MATERIAL PROVIDED below:

--- src/rtl/dff_op_sched.sv ---
// dff_op_sched: two-requester sequencer for a set/reset D flop bank.
// A round-robin arbiter picks one requester; its operation (CLR, SET,
// LOAD, READ) is driven onto the bank control lines for HOLD_CYC cycles.
// The bank output is then read back and verified, and the requester is
// released through a four-phase req/ack handshake.
module dff_op_sched #(
  parameter int WIDTH    = 8,
  parameter int HOLD_CYC = 2
) (
  input  logic             clk,
  input  logic             reset_n,
  input  logic             req0,
  input  logic             req1,
  input  logic [1:0]       op0,
  input  logic [1:0]       op1,
  input  logic [WIDTH-1:0] d0,
  input  logic [WIDTH-1:0] d1,
  output logic             ack0,
  output logic             ack1,
  output logic             dff_reset,
  output logic             dff_set,
  output logic [WIDTH-1:0] dff_d,
  input  logic [WIDTH-1:0] q_in,
  output logic [WIDTH-1:0] rdata,
  output logic             busy,
  output logic             grant_id,
  output logic             err
);

  typedef enum logic [1:0] {IDLE, DRIVE, CHECK, DONE} state_t;
  typedef enum logic [1:0] {OP_CLR = 2'b00, OP_SET = 2'b01,
                            OP_LOAD = 2'b10, OP_READ = 2'b11} op_t;

  // Hold counter is 4 bits wide; HOLD_CYC is limited to 1..15.
  localparam logic [3:0] HOLD_LD = 4'(HOLD_CYC);

  state_t           state_q;
  logic [3:0]       cnt_q;
  op_t              op_q;
  logic [WIDTH-1:0] data_q;
  logic             last_q;
  logic             ack0_q, ack1_q;
  logic             dff_reset_q, dff_set_q;
  logic [WIDTH-1:0] dff_d_q;
  logic [WIDTH-1:0] rdata_q;
  logic             busy_q, grant_id_q, err_q;

  logic             gnt_vld_d;
  logic             gnt_id_d;
  op_t              gnt_op_d;
  logic [WIDTH-1:0] gnt_data_d;
  logic [WIDTH-1:0] exp_d;
  logic             req_gnt_d;

  // Arbitration, granted-request select and expected bank value.
  always_comb begin
    gnt_vld_d = req0 | req1;
    // On a tie the requester not served last wins.
    if (req0 && req1) gnt_id_d = ~last_q;
    else              gnt_id_d = req1;
    gnt_op_d   = gnt_id_d ? op_t'(op1) : op_t'(op0);
    gnt_data_d = gnt_id_d ? d1 : d0;
    req_gnt_d  = grant_id_q ? req1 : req0;
    case (op_q)
      OP_CLR:  exp_d = '0;
      OP_SET:  exp_d = '1;
      default: exp_d = data_q;
    endcase
  end

  // Sequencer FSM with every output registered.
  // NOTE: state is updated with non-blocking assignments so every register
  // in this block samples the pre-edge values of the others.
  always_ff @(posedge clk) begin
    if (!reset_n) begin
      // NOTE: the reset is synchronous, so it lives inside the clocked
      // branch; the bank is held cleared while reset is low.
      state_q     <= IDLE;
      cnt_q       <= '0;
      op_q        <= OP_CLR;
      data_q      <= '0;
      last_q      <= 1'b1;
      ack0_q      <= 1'b0;
      ack1_q      <= 1'b0;
      dff_reset_q <= 1'b1;
      dff_set_q   <= 1'b0;
      dff_d_q     <= '0;
      rdata_q     <= '0;
      busy_q      <= 1'b0;
      grant_id_q  <= 1'b0;
      err_q       <= 1'b0;
    end else begin
      case (state_q)
        IDLE: begin
          if (gnt_vld_d) begin
            state_q     <= DRIVE;
            busy_q      <= 1'b1;
            grant_id_q  <= gnt_id_d;
            last_q      <= gnt_id_d;
            op_q        <= gnt_op_d;
            data_q      <= gnt_data_d;
            cnt_q       <= HOLD_LD;
            // Control lines go high together with DRIVE entry.
            dff_reset_q <= (gnt_op_d == OP_CLR);
            dff_set_q   <= (gnt_op_d == OP_SET);
            if (gnt_op_d == OP_LOAD) dff_d_q <= gnt_data_d;
          end else begin
            dff_reset_q <= 1'b0;
            dff_set_q   <= 1'b0;
          end
        end
        DRIVE: begin
          if (cnt_q <= 4'd1) begin
            state_q     <= CHECK;
            dff_reset_q <= 1'b0;
            dff_set_q   <= 1'b0;
          end else begin
            cnt_q <= cnt_q - 4'd1;
          end
        end
        CHECK: begin
          if (op_q == OP_READ)  rdata_q <= q_in;
          else if (q_in != exp_d) err_q <= 1'b1;
          ack0_q  <= ~grant_id_q & req0;
          ack1_q  <= grant_id_q & req1;
          state_q <= DONE;
        end
        DONE: begin
          // Ack follows the granted req; its release ends the operation.
          if (!req_gnt_d) begin
            ack0_q  <= 1'b0;
            ack1_q  <= 1'b0;
            busy_q  <= 1'b0;
            state_q <= IDLE;
          end
        end
        default: state_q <= IDLE;
      endcase
    end
  end

  assign ack0      = ack0_q;
  assign ack1      = ack1_q;
  assign dff_reset = dff_reset_q;
  assign dff_set   = dff_set_q;
  assign dff_d     = dff_d_q;
  assign rdata     = rdata_q;
  assign busy      = busy_q;
  assign grant_id  = grant_id_q;
  assign err       = err_q;

endmodule

--- config.mk ---
export PLATFORM = sky130hd
export DESIGN_NAME = dff_op_sched
export DESIGN_NICKNAME = d
export VERILOG_FILES = /design/src/rtl/dff_op_sched.sv
export SDC_FILE = /design/constraint.sdc
export NUM_CORES = 1
export LEC_CHECK = 0
export ABC_AREA = 1
export BUFFER_PORTS_ARGS = -buffer_cell sky130_fd_sc_hd__buf_2
export CAP_MARGIN = 20
export CORE_MARGIN = 2
export CORE_UTILIZATION = 30
export DETAILED_ROUTE_END_ITERATION = 10
export SYNTH_ARGS = -nofsm -noshare
export SYNTH_HDL_FRONTEND = slang
export SYNTH_SLANG_ARGS = --single-unit
export TNS_END_PERCENT = 50
--- constraint.sdc ---
create_clock -name clk -period 1.81 [get_ports clk]
set_input_delay 0.0905 -clock clk [delete_from_list [all_inputs] [get_ports clk]]
set_output_delay 0.0905 -clock clk [all_outputs]
set_load 0.02 [all_outputs]
==> flow_summary_export.csv <==
group,metric,value,unit
run_status,outcome,"completed",
cells_and_area,n_antenna_cell,0,
timing,final_max_slew_viol_count,0,
cells_and_area,utilization,0.3728,
timing,slew_headroom,0.8083,
detailed_routing,dr.pass1.iters,4,
logic_synthesis,synth.avg_cell_area,7.109,sq um
global_routing,grt.overflow.total,0,
timing,worst_pin_slew,286.5,ps
clocking,cts_setup_buffers,0,
setup_path,required,1990,ps
timing,fin_skew,14.25,ps
floorplan,num_rows,30,
floorplan,die_area,7452,sq um
detailed_routing,drt_iter0_markers,110,
global_routing,grt_util_all_layers,0.1300,
pwr,p_seq_frac,0.373,
timing,worst_slack,225.7,ps
cells_and_area,syn_to_final_growth,22.52,%
floorplan,die_w,86.33,um
pwr,sw_frac_of_total,0.3936,
cells_and_area,fillers,732,
logic_synthesis,synthTopCellsByArea,"dfxtp_1, nand2_1, o21ai_0",
pwr,p_int,0.002000,W
pwr,vdd.ir_drop.worst,0.4089,mV
global_routing,antenna_found_initial,0,
timing,rsz0062_at_grt,"no",
clocking,root_buffer,"clkbuf_8",
detailed_routing,wl_per_cell,11.03,um
setup_path,path_class,"reg -> reg",
cells_and_area,fin_nets,380,
logic_synthesis,synth.largest_area_cell,"dfxtp_1",
pwr,total_power,0.003298,W
place,dpl.hpwl,3.530,mm
clocking,cts_tree,"done",
flow_run,cap_violations,0,
timing,timing.fmax,631.2,MHz
clocking,htree_levels,2,
place,dp_slack,256.2,ps
timing,finalCritPeriodShare,0.8753,
logic_synthesis,netlist.area_leader.share,0.3938,
pwr,power.leakage,1.199,nW
pwr,p_sw,0.001298,W
clocking,clk_pin_slew,90,ps
place,port_buffers,54,
logic_synthesis,yosys_warnings,0,
detailed_routing,vias,1927,
pwr,combPwrFrac,0.399,
floorplan,fp.dieH,86.33,um
setup_path,r2r_slack,230,ps
global_routing,first_global_vias,1761,
clocking,ctsResizeCount,0,
pwr,power_density,1324,nW/um^2
setup_path,crit_path_end_kind,"register",
pwr,clock_power_share,0.228,
hold_path,holdCritPathClass,"in -> reg",
clocking,ctsHoldBuffers,0,
logic_synthesis,netlist_area,2033,sq um
timing,finalSetupViolCount,0,
setup_path,worstPathArrival,1760,ps
place,gp_congestion,0.7789,
floorplan,io_pins,55,
cells_and_area,layout-drive-gt1-share,0.2420,
setup_path,critPathMaxFanout,16,
logic_synthesis,ys_seq_elements,40,
detailed_routing,wl,4.665,mm
clocking,cts_max_path_buffers,2,
detailed_routing,vias_per_cell,4.556,
logic_synthesis,ys_seq_area_frac,0.3938,
logic_synthesis,syn_nets,324,
global_routing,grt_max_degree,32,
clocking,numCtsBuffers,5,
cells_and_area,final-seq-area,800.8,sq um
global_routing,grt_pass1_wl,7.879,mm
clocking,clk_latency,300,ps
timing,finalHoldViolCount,0,
detailed_routing,drcViolationCount,0,
floorplan,core_area,6681,sq um
detailed_routing,ant_nets,0,
logic_synthesis,ys_types,32,
floorplan,start_util,0.3043,
timing,timing.final.crit_period,1584,ps
setup_path,cp-start-kind,"register",
clocking,numClockSinks,40,
timing,setup_tns,0,ps
logic_synthesis,syn-instance-count,286,
cells_and_area,multi_input_area,1023,sq um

End of MATERIAL PROVIDED.

Everything from the line with "if (!req_gnt_d) begin" through the line with "export LEC_CHECK = 0" should be written out exactly as it appears above, end lines included, and nothing outside that range.

# [ANSWER BOX]
          if (!req_gnt_d) begin
            ack0_q  <= 1'b0;
            ack1_q  <= 1'b0;
            busy_q  <= 1'b0;
            state_q <= IDLE;
          end
        end
        default: state_q <= IDLE;
      endcase
    end
  end

  assign ack0      = ack0_q;
  assign ack1      = ack1_q;
  assign dff_reset = dff_reset_q;
  assign dff_set   = dff_set_q;
  assign dff_d     = dff_d_q;
  assign rdata     = rdata_q;
  assign busy      = busy_q;
  assign grant_id  = grant_id_q;
  assign err       = err_q;

endmodule

--- config.mk ---
export PLATFORM = sky130hd
export DESIGN_NAME = dff_op_sched
export DESIGN_NICKNAME = d
export VERILOG_FILES = /design/src/rtl/dff_op_sched.sv
export SDC_FILE = /design/constraint.sdc
export NUM_CORES = 1
export LEC_CHECK = 0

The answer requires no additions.